**WHAT IS NEEDED**: Only one stretch of the data below is needed. Output the lines from the one with "endfunction" up to and including the one with "behaves the same", exactly as they stand.

**GIVEN DATA**:
◇ ◇ ◇ ◇ ◇ ◇ ◇

<file path="config.mk">
export PLATFORM = sky130hd
export DESIGN_NAME = text_console_ctrl
export DESIGN_NICKNAME = d
export VERILOG_FILES = /design/src/rtl/text_console_ctrl.sv
export SDC_FILE = /design/constraint.sdc
export NUM_CORES = 1
export LEC_CHECK = 0
export ABC_CLOCK_PERIOD_IN_PS = 4900
export CAP_MARGIN = 20
export CORE_MARGIN = 4
export CORE_UTILIZATION = 59
export DETAILED_ROUTE_END_ITERATION = 16
export PLACE_DENSITY = 0.88
export SYNTH_ARGS = -nofsm -noshare
export SYNTH_HDL_FRONTEND = slang
export SYNTH_SLANG_ARGS = --single-unit
</file>
<file path="constraint.sdc">
create_clock -name px_clk -period 4.9 [get_ports px_clk]
set_input_delay 1.225 -clock px_clk [delete_from_list [all_inputs] [get_ports px_clk]]
set_output_delay 1.225 -clock px_clk [all_outputs]
set_load 0.05 [all_outputs]
</file>
<file path="src/rtl/text_console_ctrl.sv">
// text_console_ctrl: write-side controller for the character RAM.
// Interprets a byte stream (printable characters plus CR/LF/BS/FF), tracks
// the text cursor and owns the RAM write port, including the power-up /
// requested full-screen clear and the line clear that follows a newline or
// a wrap. The display side of the RAM is read-only.
module text_console_ctrl #(
    parameter int         COLS   = 40,
    parameter int         ROWS   = 30,
    parameter int         COL_W  = 6,
    parameter int         ROW_W  = 5,
    parameter int         ADDR_W = ROW_W + COL_W,
    parameter logic [7:0] BLANK  = 8'h20
) (
    input  logic              px_clk,
    input  logic              rst_n,
    input  logic              in_valid,
    input  logic [7:0]        in_data,
    output logic              in_ready,
    input  logic              clr,
    output logic              write_en,
    output logic [ADDR_W-1:0] waddr,
    output logic [7:0]        wdata,
    output logic [COL_W-1:0]  cursor_col,
    output logic [ROW_W-1:0]  cursor_row,
    output logic              busy
);

    localparam logic [COL_W-1:0] LAST_COL = COL_W'(COLS - 1);
    localparam logic [ROW_W-1:0] LAST_ROW = ROW_W'(ROWS - 1);
    localparam logic [7:0]       CH_BS    = 8'h08;
    localparam logic [7:0]       CH_LF    = 8'h0A;
    localparam logic [7:0]       CH_FF    = 8'h0C;
    localparam logic [7:0]       CH_CR    = 8'h0D;
    localparam logic [7:0]       CH_FIRST = 8'h20;
    localparam logic [7:0]       CH_LAST  = 8'h7E;

    typedef enum logic [1:0] {
        ST_IDLE       = 2'd0,
        ST_CLR_LINE   = 2'd1,
        ST_CLR_SCREEN = 2'd2
    } state_t;

    state_t           state_r;
    logic [COL_W-1:0] clr_col_r;   // sweep column for both clear kinds
    logic [ROW_W-1:0] clr_row_r;   // sweep row (fixed during a line clear)

    logic             accept_s;
    logic             printable_s;
    logic [ROW_W-1:0] next_row_s;

    // Row increment that wraps from the last visible row back to row 0.
    function automatic logic [ROW_W-1:0] wrap_inc_row(input logic [ROW_W-1:0] row);
        logic [ROW_W-1:0] res;
        if (row == LAST_ROW) begin
            res = {ROW_W{1'b0}};
        end else begin
            res = row + ROW_W'(1'b1);
        end
        return res;
    endfunction

    assign accept_s    = in_valid && in_ready;
    assign printable_s = (in_data >= CH_FIRST) && (in_data <= CH_LAST);
    assign next_row_s  = wrap_inc_row(cursor_row);

    // Sequencer: byte interpretation, cursor tracking and the two clear sweeps.
    always_ff @(posedge px_clk or negedge rst_n) begin
        if (!rst_n) begin
            state_r    <= ST_CLR_SCREEN;
            clr_col_r  <= {COL_W{1'b0}};
            clr_row_r  <= {ROW_W{1'b0}};
            cursor_col <= {COL_W{1'b0}};
            cursor_row <= {ROW_W{1'b0}};
            write_en   <= 1'b0;
            waddr      <= {ADDR_W{1'b0}};
            wdata      <= 8'h00;
            busy       <= 1'b1;
            in_ready   <= 1'b0;
        end else begin
            case (state_r)
                ST_IDLE: begin
                    if (clr || (accept_s && (in_data == CH_FF))) begin
                        // clr wins over any offered byte; FF behaves the same
                        state_r    <= ST_CLR_SCREEN;
                        clr_col_r  <= {COL_W{1'b0}};
                        clr_row_r  <= {ROW_W{1'b0}};
                        cursor_col <= {COL_W{1'b0}};
                        cursor_row <= {ROW_W{1'b0}};
                        write_en   <= 1'b0;
                        in_ready   <= 1'b0;
                        busy       <= 1'b1;
                    end else if (accept_s && printable_s) begin
                        write_en <= 1'b1;
                        waddr    <= {cursor_row, cursor_col};
                        wdata    <= in_data;
                        if (cursor_col == LAST_COL) begin
                            // wrap: the new row is cleared starting next edge
                            cursor_col <= {COL_W{1'b0}};
                            cursor_row <= next_row_s;
                            clr_row_r  <= next_row_s;
                            clr_col_r  <= {COL_W{1'b0}};
                            state_r    <= ST_CLR_LINE;
                            in_ready   <= 1'b0;
                            busy       <= 1'b1;
                        end else begin
                            cursor_col <= cursor_col + COL_W'(1'b1);
                        end
                    end else if (accept_s && (in_data == CH_LF)) begin
                        // the first blank of the line clear goes out right away
                        write_en   <= 1'b1;
                        waddr      <= {next_row_s, {COL_W{1'b0}}};
                        wdata      <= BLANK;
                        cursor_row <= next_row_s;
                        clr_row_r  <= next_row_s;
                        clr_col_r  <= COL_W'(1'b1);
                        state_r    <= ST_CLR_LINE;
                        in_ready   <= 1'b0;
                        busy       <= 1'b1;
                    end else if (accept_s && (in_data == CH_CR)) begin
                        write_en   <= 1'b0;
                        cursor_col <= {COL_W{1'b0}};
                    end else if (accept_s && (in_data == CH_BS) && (cursor_col != {COL_W{1'b0}})) begin
                        write_en   <= 1'b1;
                        waddr      <= {cursor_row, cursor_col - COL_W'(1'b1)};
                        wdata      <= BLANK;
                        cursor_col <= cursor_col - COL_W'(1'b1);
                    end else begin
                        // no byte, BS at column 0, or an unused control code
                        write_en <= 1'b0;
                    end
                end

                ST_CLR_LINE: begin
                    if (clr) begin
                        // abort the line and sweep the whole screen instead
                        state_r    <= ST_CLR_SCREEN;
                        clr_col_r  <= {COL_W{1'b0}};
                        clr_row_r  <= {ROW_W{1'b0}};
                        cursor_col <= {COL_W{1'b0}};
                        cursor_row <= {ROW_W{1'b0}};
                        write_en   <= 1'b0;
                    end else begin
                        write_en <= 1'b1;
                        waddr    <= {clr_row_r, clr_col_r};
                        wdata    <= BLANK;
                        if (clr_col_r == LAST_COL) begin
                            clr_col_r <= {COL_W{1'b0}};
                            state_r   <= ST_IDLE;
                            in_ready  <= 1'b1;
                            busy      <= 1'b0;
                        end else begin
                            clr_col_r <= clr_col_r + COL_W'(1'b1);
                        end
                    end
                end

                ST_CLR_SCREEN: begin
                    // clr is deliberately ignored here: the sweep never restarts
                    write_en <= 1'b1;
                    waddr    <= {clr_row_r, clr_col_r};
                    wdata    <= BLANK;
                    if (clr_col_r == LAST_COL) begin
                        clr_col_r <= {COL_W{1'b0}};
                        if (clr_row_r == LAST_ROW) begin
                            clr_row_r <= {ROW_W{1'b0}};
                            state_r   <= ST_IDLE;
                            in_ready  <= 1'b1;
                            busy      <= 1'b0;
                        end else begin
                            clr_row_r <= clr_row_r + ROW_W'(1'b1);
                        end
                    end else begin
                        clr_col_r <= clr_col_r + COL_W'(1'b1);
                    end
                end

                default: begin
                    // unreachable encoding: recover through a full clear
                    state_r    <= ST_CLR_SCREEN;
                    clr_col_r  <= {COL_W{1'b0}};
                    clr_row_r  <= {ROW_W{1'b0}};
                    cursor_col <= {COL_W{1'b0}};
                    cursor_row <= {ROW_W{1'b0}};
                    write_en   <= 1'b0;
                    in_ready   <= 1'b0;
                    busy       <= 1'b1;
                end
            endcase
        end
    end

endmodule

</file>
## Word-level counts from Yosys, hierarchy flattened

Cells that the tools add are included.

| word-level totals | value |
|---|---|
| output and inout bits | 33 |
| bits in registers | 46 |

| cells by class | value |
|---|---|
| mux-type cells | 73 |
| equality and inequality tests | 23 |
| $lt $le $gt $ge | 2 |
| reduce and logical (&&, ||, !) cells | 19 |
| bitwise gates (word level) | 1 |
| add/subtract/negate cells | 5 |

Operators with widths:

| kind | count |
|---|---|
| $mux 6 | 13 |
| $mux 11 | 6 |
| $mux 8 | 6 |
| $mux 5 | 8 |
| $pmux 6 s3 | 2 |
| $pmux 11 s3 | 1 |
| $eq 8x4->1 const B | 4 |
| $pmux 5 s3 | 2 |
| $pmux 8 s3 | 1 |
| $mux 1 | 22 |
| $ne 4x4->1 const B | 5 |
| $mux 2 | 8 |
| $add 6x1->6 const B | 2 |
| $eq 6x6->1 const B | 2 |
| $ne 2x2->1 const B | 6 |
| $reduce_and 4->1 | 3 |
| $add 5x1->5 const B | 2 |
| $eq 5x5->1 const B | 2 |
| $reduce_and 5->1 | 2 |
| $pmux 1 s3 | 3 |
| $ge 8x6->1 const B | 1 |
| $le 8x7->1 const B | 1 |
| $logic_and 1x1->1 | 8 |
| $pmux 2 s3 | 1 |
| 12 further kinds | 12 |

## Logic depth before layout (Yosys ltp)

Gate-level depths: netlist of the first run.

| logic depth | value |
|---|---|
| word-level depth | 9 |
| gate-level depth with buffers | 8 |
| mapped depth without buffers | 7 |

## Worst setup path before layout of the first run

Ideal clock, no wire load.

| path | value |
|---|---|
| path type | input to register |
| start | input port in_data[4] |
| end | register waddr[0] |
| path slack | 1653 ps |
| data arrival time | 3122 ps |
| buffers on the path | 1 |
| required time | 4775 ps |
| stages on the path | 6 |
| cell sequence | or4b_1 -> buf_2 -> or4_4 -> o211a_4 -> nor2_8 -> mux2_2 |

| on the way | value |
|---|---|
| longest elaborated chain between the ends | 6 |
| elaborated cells between the ends (all ways) | 22 |
| those cells by class | 2 x order compare; 7 x eq/ne; 4 x mux; 9 x reduce/logical |

RTL lines:

| item | RTL line | RTL |
|---|---|---|
| start, declared | 17 | `input logic [7:0] in_data,` |
| $ge 8x6->1 (tied with other cells) | 63 | `assign printable_s = (in_data >= CH_FIRST) && (in_data <= CH_LAST);` |
| $logic_and 1x1->1 (on tied branches) | 63, 108 |  |
| $logic_and 1x1->1 or $mux 11 (tied branches) | 92, 108 |  |
| $mux 11 | 92 | `end else if (accept_s && printable_s) begin` |
| $mux 11 | 82 | `if (clr \|\| (accept_s && (in_data == CH_FF))) begin` |
| $pmux 11 s3 | 80 | `case (state_r)` |
| end signal, assigned | 75 | `waddr <= {ADDR_W{1'b0}};` |
| end signal, assigned | 94 | `waddr <= {cursor_row, cursor_col};` |
| end signal, assigned | 111 | `waddr <= {next_row_s, {COL_W{1'b0}}};` |
| end, declared | 21 | `output logic [ADDR_W-1:0] waddr,` |

Several ways; a longest one is shown, not always the timed one. The select of a mux whose other input is x is not followed.
A chain may end at the register's enable or synchronous reset.

## Final worst setup path of the first run

| path | value |
|---|---|
| start | input port in_data[5] |
| end | register in_ready |

| on the way | value |
|---|---|
| longest elaborated chain between the ends | 6 |
| elaborated cells between the ends (all ways) | 15 |
| those cells by class | 2 x order compare; 4 x eq/ne; 3 x mux; 6 x reduce/logical |

RTL lines:

| item | RTL line | RTL |
|---|---|---|
| $ge 8x6->1 or $le 8x7->1 (tied branches) | 63 |  |
| $logic_and 1x1->1 | 63 |  |
| $logic_and 1x1->1 | 92 |  |
| $mux 1 | 92 |  |
| $mux 1 | 82 |  |
| $pmux 1 s3 | 80 |  |
| end signal, assigned | 78 | `in_ready <= 1'b0;` |
| end signal, assigned | 90 | `in_ready <= 1'b0;` |
| end signal, assigned | 103 | `in_ready <= 1'b0;` |
| end, declared | 18 | `output logic in_ready,` |

Several ways; a longest one is shown, not always the timed one.

==> results by stage, run 1 <==
Timing:
- The total count of max-transition violations in the final report is 0.
- Dividing the final minimum period by the clock period gives 0.769.
- Derived from the worst setup path, the maximum achievable clock frequency is ~270 MHz.
- Between clock sinks in the finished design, the worst skew comes to roughly 9.7 ps.
- The final critical-path required period is roughly 3800 ps.
- Setup violations remaining at the end of the flow were counted as 0.
- Setup repair after global routing left no endpoint under its margin.
- The hold violation count in the final report is 0.
- After routing, the total negative slack on setup checks comes to 0 ps.
- The slew at the pin closest to its max-slew limit is between 900 and 1000 ps.
- Headroom to the max-slew limit came out at 0.343.

Logic synthesis:
- The library cell with the highest instance count after synthesis is dfrtp_1.
- The count of flip-flops with a built-in enable after synthesis is 0.
- After synthesis, the share of flip-flops with an asynchronous set or reset is 1.00.
- The area fraction in compound gates after synthesis came to 0.262.
- The largest family of logic cells by synthesized area is compound AO/OA/AOI/OAI gates.
- The count of state elements after synthesis is 46.
- The number of distinct library cells after synthesis is a little over 60.
- For this run, the register share of the synthesized area comes to 0.373.
- The count of yosys warnings during synthesis is 0.
- In the post-synthesis netlist, the biggest area contributors are dfrtp_1 36%, o21ai_0 5.8%, ha_1 4.9%.
- The biggest area contributor in the post-synthesis netlist is dfrtp_1.
- The cell area after synthesis is 0.00309 sq mm.
- Ranked by instance count, the synthesized netlist is headed by 44 x dfrtp_1, 36 x o21ai_0, 22 x nand2_1.
- A synthesized cell averages ~9.1 sq um.
- The commonest register cell after synthesis is dfrtp_1.
- The multiplexer area fraction after synthesis is 0.0591.
- Of the total synthesized cell area, the portion taken by XOR and XNOR cells is 0.00850.
- The number of standard cells after synthesis is 339.
- The share of the synthesized area in the top cell type is 0.356.
- The fraction of the mapped netlist area in simple logic gates is 0.208.
- The post-synthesis net count is 363.
- The post-synthesis adder-cell area fraction is 0.0486.

Final layout:
- The number of antenna diodes in the final layout is 0.
- The number of filler cells placed in the layout is approximately 400.
- The layout overhead on the synthesized area is 18.9%.
- Of the cells placed in the final design, the portion with a size suffix greater than 1 is 0.0777.
- At the end of the flow, the number of nets in the layout was 396.
- The number of standard cells in the final layout excluding fillers is approximately 440.
- The finished cells cover 0.00368 sq mm.
- The post-layout utilization of the core is 0.720.

Die:
- The die covers 0.00646 sq mm.
- The floorplan step defined a core boundary enclosing 0.00511 sq mm.
- The initial utilization of the core area, before any placement, comes to 0.605.
- For this design the top-level I/O count stands at 45.
- The number of rows in the core area is 26.
- The die is approximately 80 um tall.
- In this run the horizontal extent of the chip is approximately 80 um.

Setup path:
- The startpoint of the most critical register-to-register path is in_ready.
- The depth of the worst register-to-register path is 6.
- The destination of the worst register-to-register timing path is in_ready.
- The worst setup path is launched from an input port.
- In this run the register-to-register setup slack is 2120 ps.
- STA puts the critical path data required time at 5100 ps.
- Data on the critical path arrives at its endpoint at 3960 ps.
- The critical path is of the input port to flop type.
- The endpoint class of the critical path is a flop.
- Of all nets on the critical path, the largest fanout is 21.

CTS:
- CTS built an H-tree with a depth of 2.
- Counting the buffers created by CTS gives 5.
- CTS saw 46 sinks.
- Clock latency on the worst-skew pair, taken at its later pin, is 300 ps.
- The maximum root-to-sink buffer count is 2.
- The CTS tree is built.
- The clock input transition at the sequential cells of the worst setup and hold paths is ~100 ps.
- Gates resized during post-CTS repair numbered 0.
- The buffer count from post-CTS setup fixing is 0.
- After clock tree synthesis, the flow added hold-fix buffers numbering 0.
- In this run the clock root is driven by a clkbuf_8.

Detailed routing:
- The DRC violations left is 0.
- Using the TritonRoute via totals, the vias-per-cell ratio works out to approximately 6.7.
- The first TritonRoute pass finished after 5 iterations.
- Dividing the detail-routed wire length by the instance count gives 19.0 um.
- For this block, the via count after detailed routing is between 2000 and 3000.
- The first-iteration detailed-routing DRC count is approximately 400.
- The total length of routed wires is 8400 um.
- The count of nets left with antenna violations once routing finished came out at 0.

Worst hold path:
- The worst hold path terminates at waddr[7].
- In this run the most critical hold path is launched from waddr[7].
- Counting instances, the worst hold path has a depth of 1.
- The worst hold path belongs to the class flop to flop.

Placement:
- The cell area reported after detailed placement is between 0.003 and 0.004 sq mm.
- The number of placed instances, taps included is 434.
- Detailed placement finished with a half-perimeter wire length of between 5000 and 6000 um.
- Routability-driven placement finished with a final weighted congestion of 0.973.
- The count of input and output buffers is 44.

Power:
- Power comes to 0.00237 W.
- The worst vdd rail ir drop is 0.370 mV.
- Summed over all nets, the switching power comes to 0.00120 W.
- Of the total power, registers draw 0.260.
- The internal power is 0.00117 W.
- The leakage power total is 1.54 nW.
- The switching share of power is 0.505.
- The share of total power dissipated in the clock network is 0.122.
- The share of total power dissipated in combinational logic is 0.618.
- Dividing total power by cell area gives a power density of 644 mW/mm^2.

Global route:
- Across every metal layer, demand over resource in global routing totals 0.264.
- Entering global routing, the biggest net connects 47 pins.
- The number of global-route vias before repair came to 2781.
- Global routing finished with a remaining overflow of 0.
- The first global-routing pass estimated 13400 um of wire.
- The initial antenna violation count is 0.

Run:
- The total of max-cap violations is 0.

Run status:
- The flow ran to the end, and the final reports show no timing, DRC or antenna violations.
## registers in the layout, indices dropped and copies added, names as in the netlist
register	count
waddr	11
wdata	8
clr_col_r	6
cursor_col	6
clr_row_r	5
cursor_row	5
state_r	2
busy	1
in_ready	1
write_en	1
## power by group through the flow
| stage | registers (W) | logic [W] | clock network [W] |
|---|---|---|---|
| 2_1_floorplan | 0.000873 | 0.000775 | 0 |
| 3_3_place_gp | 0.000613 | 0.00142 | 0 |
| 3_5_place_dp | 0.000620 | 0.00144 | 0 |
| 4_1_cts | 0.000612 | 0.00145 | 0.000290 |
| 5_1_grt | 0.000631 | 0.00157 | 0.000306 |
| 6_report | 0.000615 | 0.00146 | 0.000290 |
## cell usage in the layout (no fill, tap or decap), types with 4 or more instances in the layout
cell type	instances
dfrtp_1	44
clkdlybuf4s50_1	43
o21ai_0	36
nand2_1	22
nor2_1	21
o31ai_1	15
inv_1	12
ha_1	12
nand4_1	11
nand3_1	11
nor2b_1	10
a21oi_1	9
nand2b_1	8
mux2_2	8
mux2i_1	7
o41ai_1	6
o211ai_1	5
clkbuf_8	5
nor4_1	4
a31oi_1	4
a21o_1	4
a32o_1	4
a221oi_1	4
nor3_1	4
## cell families (layout without fill, tap and decap cells)
| logic type | count (synthesis) | count (layout) |
|---|---|---|
| multiplexers | 17 | 17 |
| flip-flops | 46 | 46 |
| AO/OA/AOI/OAI | 113 | 113 |
| buffers and inverters | 33 | 67 |
| AND/OR/NAND/NOR | 115 | 115 |
| adder cells (fa/ha/maj) | 12 | 12 |
| XOR/XNOR | 3 | 3 |
## layer usage
layer  part of all wire  routed length [um]  GRT usage
met2               0.48                4060      0.447
met4              0.028                 233     0.0777
met3              0.074                 618     0.0426
met1               0.42                3500      0.346
met5                  0                   0          0
## stage by stage
| stage | hold WS [ps] | setup slack (ps) |
|---|---|---|
| final | 501 | 1130 |
| after global routing | 548 | 896 |
| after global placement | 473 | 848 |
| after floorplan | 482 | 1650 |
| after detailed placement | 493 | 864 |
| after CTS | 514 | 1180 |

◇ ◇ ◇ ◇ ◇ ◇ ◇

**RESULT OF THE TASK**:
    endfunction

    assign accept_s    = in_valid && in_ready;
    assign printable_s = (in_data >= CH_FIRST) && (in_data <= CH_LAST);
    assign next_row_s  = wrap_inc_row(cursor_row);

    // Sequencer: byte interpretation, cursor tracking and the two clear sweeps.
    always_ff @(posedge px_clk or negedge rst_n) begin
        if (!rst_n) begin
            state_r    <= ST_CLR_SCREEN;
            clr_col_r  <= {COL_W{1'b0}};
            clr_row_r  <= {ROW_W{1'b0}};
            cursor_col <= {COL_W{1'b0}};
            cursor_row <= {ROW_W{1'b0}};
            write_en   <= 1'b0;
            waddr      <= {ADDR_W{1'b0}};
            wdata      <= 8'h00;
            busy       <= 1'b1;
            in_ready   <= 1'b0;
        end else begin
            case (state_r)
                ST_IDLE: begin
                    if (clr || (accept_s && (in_data == CH_FF))) begin
                        // clr wins over any offered byte; FF behaves the same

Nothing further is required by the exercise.